:: What to do ::
Each record should be copied exactly, and none of them omitted.

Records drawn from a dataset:
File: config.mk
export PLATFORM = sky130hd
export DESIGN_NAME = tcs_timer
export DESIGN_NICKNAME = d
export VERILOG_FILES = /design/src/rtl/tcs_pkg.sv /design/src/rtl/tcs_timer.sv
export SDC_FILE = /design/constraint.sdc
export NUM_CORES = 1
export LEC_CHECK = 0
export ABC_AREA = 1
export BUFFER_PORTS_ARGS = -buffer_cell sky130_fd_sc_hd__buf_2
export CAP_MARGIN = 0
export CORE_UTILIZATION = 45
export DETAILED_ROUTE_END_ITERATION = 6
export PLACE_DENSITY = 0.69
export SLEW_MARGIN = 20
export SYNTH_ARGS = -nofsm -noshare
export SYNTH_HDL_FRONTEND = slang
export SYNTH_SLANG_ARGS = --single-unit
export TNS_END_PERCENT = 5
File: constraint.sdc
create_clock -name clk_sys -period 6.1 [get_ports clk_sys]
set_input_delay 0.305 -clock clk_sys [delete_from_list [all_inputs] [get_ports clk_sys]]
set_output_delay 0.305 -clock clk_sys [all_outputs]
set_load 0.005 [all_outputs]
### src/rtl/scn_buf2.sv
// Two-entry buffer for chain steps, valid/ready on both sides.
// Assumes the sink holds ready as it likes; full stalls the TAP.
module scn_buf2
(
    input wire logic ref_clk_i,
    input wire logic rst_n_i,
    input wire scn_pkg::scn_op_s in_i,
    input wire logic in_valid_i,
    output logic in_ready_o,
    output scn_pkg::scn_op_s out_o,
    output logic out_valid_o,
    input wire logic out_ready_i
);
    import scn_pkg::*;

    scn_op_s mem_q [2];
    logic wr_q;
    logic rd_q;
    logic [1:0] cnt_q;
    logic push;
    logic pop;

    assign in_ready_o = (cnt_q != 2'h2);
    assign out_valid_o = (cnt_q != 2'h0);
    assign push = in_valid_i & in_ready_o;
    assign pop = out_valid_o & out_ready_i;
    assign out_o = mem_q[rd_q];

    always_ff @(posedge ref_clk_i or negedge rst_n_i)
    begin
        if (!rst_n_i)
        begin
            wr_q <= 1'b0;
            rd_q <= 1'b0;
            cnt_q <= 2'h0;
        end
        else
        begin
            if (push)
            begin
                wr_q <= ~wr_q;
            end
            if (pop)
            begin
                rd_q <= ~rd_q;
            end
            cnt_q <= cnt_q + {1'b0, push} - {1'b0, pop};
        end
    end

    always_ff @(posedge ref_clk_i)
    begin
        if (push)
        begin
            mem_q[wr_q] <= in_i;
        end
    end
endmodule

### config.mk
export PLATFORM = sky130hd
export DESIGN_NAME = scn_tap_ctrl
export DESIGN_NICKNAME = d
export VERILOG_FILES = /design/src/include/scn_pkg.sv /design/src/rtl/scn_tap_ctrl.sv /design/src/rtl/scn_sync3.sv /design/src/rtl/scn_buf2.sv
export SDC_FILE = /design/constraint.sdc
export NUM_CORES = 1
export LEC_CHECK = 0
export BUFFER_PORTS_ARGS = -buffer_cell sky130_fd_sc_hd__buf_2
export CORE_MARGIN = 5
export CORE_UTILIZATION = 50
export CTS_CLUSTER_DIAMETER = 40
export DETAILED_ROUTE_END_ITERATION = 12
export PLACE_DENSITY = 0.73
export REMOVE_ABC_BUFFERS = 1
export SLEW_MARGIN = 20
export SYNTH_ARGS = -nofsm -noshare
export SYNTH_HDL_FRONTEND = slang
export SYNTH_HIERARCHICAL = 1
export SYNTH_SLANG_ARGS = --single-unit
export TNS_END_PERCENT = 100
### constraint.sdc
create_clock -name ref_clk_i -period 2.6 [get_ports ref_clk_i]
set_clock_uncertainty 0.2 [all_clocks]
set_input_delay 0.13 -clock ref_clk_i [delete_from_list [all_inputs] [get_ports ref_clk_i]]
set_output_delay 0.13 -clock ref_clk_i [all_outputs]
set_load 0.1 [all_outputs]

:: Written answer ::
File: config.mk
export PLATFORM = sky130hd
export DESIGN_NAME = tcs_timer
export DESIGN_NICKNAME = d
export VERILOG_FILES = /design/src/rtl/tcs_pkg.sv /design/src/rtl/tcs_timer.sv
export SDC_FILE = /design/constraint.sdc
export NUM_CORES = 1
export LEC_CHECK = 0
export ABC_AREA = 1
export BUFFER_PORTS_ARGS = -buffer_cell sky130_fd_sc_hd__buf_2
export CAP_MARGIN = 0
export CORE_UTILIZATION = 45
export DETAILED_ROUTE_END_ITERATION = 6
export PLACE_DENSITY = 0.69
export SLEW_MARGIN = 20
export SYNTH_ARGS = -nofsm -noshare
export SYNTH_HDL_FRONTEND = slang
export SYNTH_SLANG_ARGS = --single-unit
export TNS_END_PERCENT = 5
File: constraint.sdc
create_clock -name clk_sys -period 6.1 [get_ports clk_sys]
set_input_delay 0.305 -clock clk_sys [delete_from_list [all_inputs] [get_ports clk_sys]]
set_output_delay 0.305 -clock clk_sys [all_outputs]
set_load 0.005 [all_outputs]
### src/rtl/scn_buf2.sv
// Two-entry buffer for chain steps, valid/ready on both sides.
// Assumes the sink holds ready as it likes; full stalls the TAP.
module scn_buf2
(
    input wire logic ref_clk_i,
    input wire logic rst_n_i,
    input wire scn_pkg::scn_op_s in_i,
    input wire logic in_valid_i,
    output logic in_ready_o,
    output scn_pkg::scn_op_s out_o,
    output logic out_valid_o,
    input wire logic out_ready_i
);
    import scn_pkg::*;

    scn_op_s mem_q [2];
    logic wr_q;
    logic rd_q;
    logic [1:0] cnt_q;
    logic push;
    logic pop;

    assign in_ready_o = (cnt_q != 2'h2);
    assign out_valid_o = (cnt_q != 2'h0);
    assign push = in_valid_i & in_ready_o;
    assign pop = out_valid_o & out_ready_i;
    assign out_o = mem_q[rd_q];

    always_ff @(posedge ref_clk_i or negedge rst_n_i)
    begin
        if (!rst_n_i)
        begin
            wr_q <= 1'b0;
            rd_q <= 1'b0;
            cnt_q <= 2'h0;
        end
        else
        begin
            if (push)
            begin
                wr_q <= ~wr_q;
            end
            if (pop)
            begin
                rd_q <= ~rd_q;
            end
            cnt_q <= cnt_q + {1'b0, push} - {1'b0, pop};
        end
    end

    always_ff @(posedge ref_clk_i)
    begin
        if (push)
        begin
            mem_q[wr_q] <= in_i;
        end
    end
endmodule

### config.mk
export PLATFORM = sky130hd
export DESIGN_NAME = scn_tap_ctrl
export DESIGN_NICKNAME = d
export VERILOG_FILES = /design/src/include/scn_pkg.sv /design/src/rtl/scn_tap_ctrl.sv /design/src/rtl/scn_sync3.sv /design/src/rtl/scn_buf2.sv
export SDC_FILE = /design/constraint.sdc
export NUM_CORES = 1
export LEC_CHECK = 0
export BUFFER_PORTS_ARGS = -buffer_cell sky130_fd_sc_hd__buf_2
export CORE_MARGIN = 5
export CORE_UTILIZATION = 50
export CTS_CLUSTER_DIAMETER = 40
export DETAILED_ROUTE_END_ITERATION = 12
export PLACE_DENSITY = 0.73
export REMOVE_ABC_BUFFERS = 1
export SLEW_MARGIN = 20
export SYNTH_ARGS = -nofsm -noshare
export SYNTH_HDL_FRONTEND = slang
export SYNTH_HIERARCHICAL = 1
export SYNTH_SLANG_ARGS = --single-unit
export TNS_END_PERCENT = 100
### constraint.sdc
create_clock -name ref_clk_i -period 2.6 [get_ports ref_clk_i]
set_clock_uncertainty 0.2 [all_clocks]
set_input_delay 0.13 -clock ref_clk_i [delete_from_list [all_inputs] [get_ports ref_clk_i]]
set_output_delay 0.13 -clock ref_clk_i [all_outputs]
set_load 0.1 [all_outputs]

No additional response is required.